Ей не терпелось отправиться в путь, словно бы в нее вселился его вечный непокой, рвение. Но прибыл следователь, и требовалось дать объяснение. Она теперь хорошо понимала, что с ним творилось до этого, до последнего дня, как нелегко, мучительно ждать с этим жжением в груди, с этим запалом в сердце. И как он умудрялся скрывать, казаться даже беспечным. И каким на самом деле скрытным был этот по природе открытый, как обнажение, бесхитростный человек! Она объясняла для себя прошлое, но никак не могла понять, что же все-таки произошло там, в избушке? Что так выбило из себя? Что высекло искру? Неужто пустое слово, брошенное случайным человеком? И поднималось, волной находило чувство вины — точнее, возможной вины. Не в том, что не могла уберечь — как друг, любящий человек. Это вина понятная. А в том, что она — это она.

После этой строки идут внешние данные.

From an optimization exercise on the open Yosys and OpenROAD flow, aimed at small area, a short achievable clock period and few clock cycles; shortcuts taken in it are not production practice.
Power is estimated from default activity; no workload was simulated.

==> trial 51: inputs <==
Design cpu_idle_power_mode_controller, start of the top module:
module cpu_idle_power_mode_controller (
  input  wire logic        clk,
  input  wire logic        rst,
  input  wire logic        req_valid,
  output logic             req_ready,
  input  wire logic [1:0]  req_cmd,
  input  wire logic [2:0]  req_cpu,
  input  wire logic [31:0] req_base_index,
  input  wire logic [15:0] req_sleep_length,
  input  wire logic        req_cancel,
  input  wire logic [1:0]  req_mode_type,
  input  wire logic        req_system_refused,
  output logic             rsp_valid,
  input  wire logic        rsp_ready,
  output logic [31:0]      rsp_result_index,
  output logic [3:0]       rsp_entered_modes,
  output logic [3:0]       rsp_exited_modes,
  output logic [7:0]       rsp_wake_cpus,
  output logic             rsp_core_off,
  output logic             rsp_core_on,
  output logic             rsp_cluster_off,
  output logic             rsp_cluster_on,
  output logic [1:0]       rsp_cluster_number,
  output logic             rsp_system_enter,
  output logic             rsp_system_exit,
  output logic             rsp_exit_cancelled,
  input  wire logic        cfg_valid,
  output logic             cfg_ready,
  input  wire logic [2:0]  cfg_index,
  input  wire logic [63:0] cfg_data
);
clock: 5.5 ns
lec_check: 0
cap_margin: 20
core_margin: 2
core_utilization: 65
cts_cluster_diameter: 80
cts_cluster_size: 25
setup_slack_margin: 3.0
slew_margin: 20
standard.sh (not shown) runs the stock make flow with config.mk's settings and CLKGATE_MAP_FILE= SYNTH_SCRIPT=/design/flow/synth_recipe.tcl, a recipe that flattens the netlist after the stock synthesis.
==> flow/flow/run.sh <==
#!/bin/bash
# Layout flow: the standard flow, with the port buffers of buffer_ports made from
# sky130_fd_sc_hd__buf_1 instead of the cell buffer_ports picks by itself. The synthesis is the
# standard one, unchanged. Each step's full output goes to a log of its own in this folder.
set -euo pipefail
bash standard.sh synth > synth.log 2>&1
export BUFFER_PORTS_ARGS="-buffer_cell sky130_fd_sc_hd__buf_1"
bash standard.sh floorplan > floorplan.log 2>&1
bash standard.sh place > place.log 2>&1
bash standard.sh cts > cts.log 2>&1
bash standard.sh route > route.log 2>&1
bash standard.sh finish > finish.log 2>&1
==> trial 75: changes against trial 51 <==
--- a/flow/design.v
+++ b/flow/design.v
@@ -69,26 +69,10 @@
         eq[i] = eq[i + w] & eq[i];
       end
     end
     ge16 = gt[0] | eq[0];
   endfunction
-  function automatic logic [7:0] inc8(input logic [7:0] x);
-    logic carry;
-    carry = 1'b1;
-    for (int i = 0; i < 8; i++) begin
-      inc8[i] = x[i] ^ carry;
-      carry   = carry & x[i];
-    end
-  endfunction
-  function automatic logic [7:0] dec8(input logic [7:0] x);
-    logic borrow;
-    borrow = 1'b1;
-    for (int i = 0; i < 8; i++) begin
-      dec8[i] = x[i] ^ borrow;
-      borrow  = borrow & !x[i];
-    end
-  endfunction
 endpackage
 `default_nettype wire
 `default_nettype none
 module cipm_cfg_regs (
   input  wire logic        clk,
@@ -169,12 +153,12 @@
       need[m]     = regs.mode_siblings[8*m +: NC] & regs.online_mask[NC-1:0];
       kind_cl[m]  = (regs.mode_kind[2*m +: 2] == cipm_pkg::KIND_CLUSTER);
       kind_sys[m] = (regs.mode_kind[2*m +: 2] == cipm_pkg::KIND_SYSTEM);
       cnt_zero[m] = (mode_count[m] == 8'd0);
       cnt_full[m] = (mode_count[m] == cipm_pkg::COUNT_MAX);
-      cnt_inc[m]  = cipm_pkg::inc8(mode_count[m]);
-      cnt_dec[m]  = cipm_pkg::dec8(mode_count[m]);
+      cnt_inc[m]  = mode_count[m] + 8'd1;
+      cnt_dec[m]  = mode_count[m] - 8'd1;
       for (int c = 0; c < NC; c++) begin
         okc[m][c] = !need[m][c] || (cpu_down[c] && cpu_ge[c][m]);
       end
       for (int c = 0; c < NC; c++) begin
         ent_ok[m][c] = sib[m][c] && regs.mode_entry_allowed[8*m + c] && cnt_zero[m];
- SETUP_SLACK_MARGIN: 3.0 -> 2.9
==> summary.txt <==
Status
  • Outcome: no timing/DRC/antenna violations

Synthesis
  • Net Count, Synth: 1932

Cells and area
  • Inverters: 92
  • Clock buffer cells: 36

Critical path
  • Worst Setup Start Kind: input port

Global routing
  • Largest net degree at the start of global routing: 69

Power and ir drop
  • Comb pwr share: 0.134
(the above is from trial 75)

Всю неделю Аганя была как сама не своя, будто в наваждении, в непроходящей оторопи. А на день седьмой вновь открылся слух, будто кто-то убрал с ушей ладошки: и загудел тревогой лес, и заскрипел надсадно ворот колодца, и рабочий грязно выматерился в шурфе, и далекая птица поранено прокричала. И глаза увидели рвано покрытую, словно бы оплешивевшую, землю, и заголившийся также местами, пробоинами, хвойный лиственничный лес. Мир извне явился искорёженным, порченным. А мир вовне против всякого разумения исчезал.
Тёплая капелька, обдавая жутким ощущением холода, скатилась по ноге, забежала на коленку, юркнула в чашечку и заскользила по голени, на лодыжку. А её уже догоняла другая капля, струя. Потоки бежали по обеим ногам, так, что казалось, просочатся, намочат штанины и наполнят, польются через край из сапог. Она пошагала, как на ходулях, не сгибая колени, не оглядываясь, вперед, и дальше, как можно дальше от людей. Мнилось, будто сапоги уже полны, чертят след, две долгие полосы. Она ещё не понимала — не хотела понимать, что это такое, что из неё выходит, и даже коснувшись, глядя на руку, с трудом верила, что это кровь. Кровь, кровища, и откуда столько у неё взялось? И что, так и истечёт она этой пахучей, будто не своей, кровью? Истечёт, и останется одна оболочка, жухлая шкурка, как у гусеницы. Для этих дней она носила в рюкзаке вату: ей хватало щепотки. Но здесь нужно было перервать всё её белье, да и то не хватит. Да и пусть истечёт, даже и хорошо. Как уснёт. Аганя присела, прислонилась к дереву, не заботясь уже о том, что кровь проступила на штанинах, и стыдно возвращаться. Да и не надо возвращаться, и не к чему. Она вжалась в продолговатое, во всю спину, дупло с вывернутыми, будто губы, окоёмами: в высохшее чрево, не родившее ветвь. И стала ждать, когда также засохнет и умрёт. Или сначала умрёт, а потом засохнет. Вековечная, согбенная лиственница, по-старушечьи наклонившись над ней, стала что-то нашёптывать, если не колдовать. Аганя подняла голову, почему-то ожидая увидеть человеческое лицо. Но нет, кряжистая ветвь покачивала над ней кончиками мохнатой лапы, дерево покряхтывало, срываясь на стон, не то, жалуясь, не то, жалея. Мутные слёзы застилали глаза. Подумалось вдруг о Васе Коловёртове — какой он сильный. Он бы помог, он бы там им всем задал, защитил его. И самой защиты захотелось. Хотя и непонятно, от кого.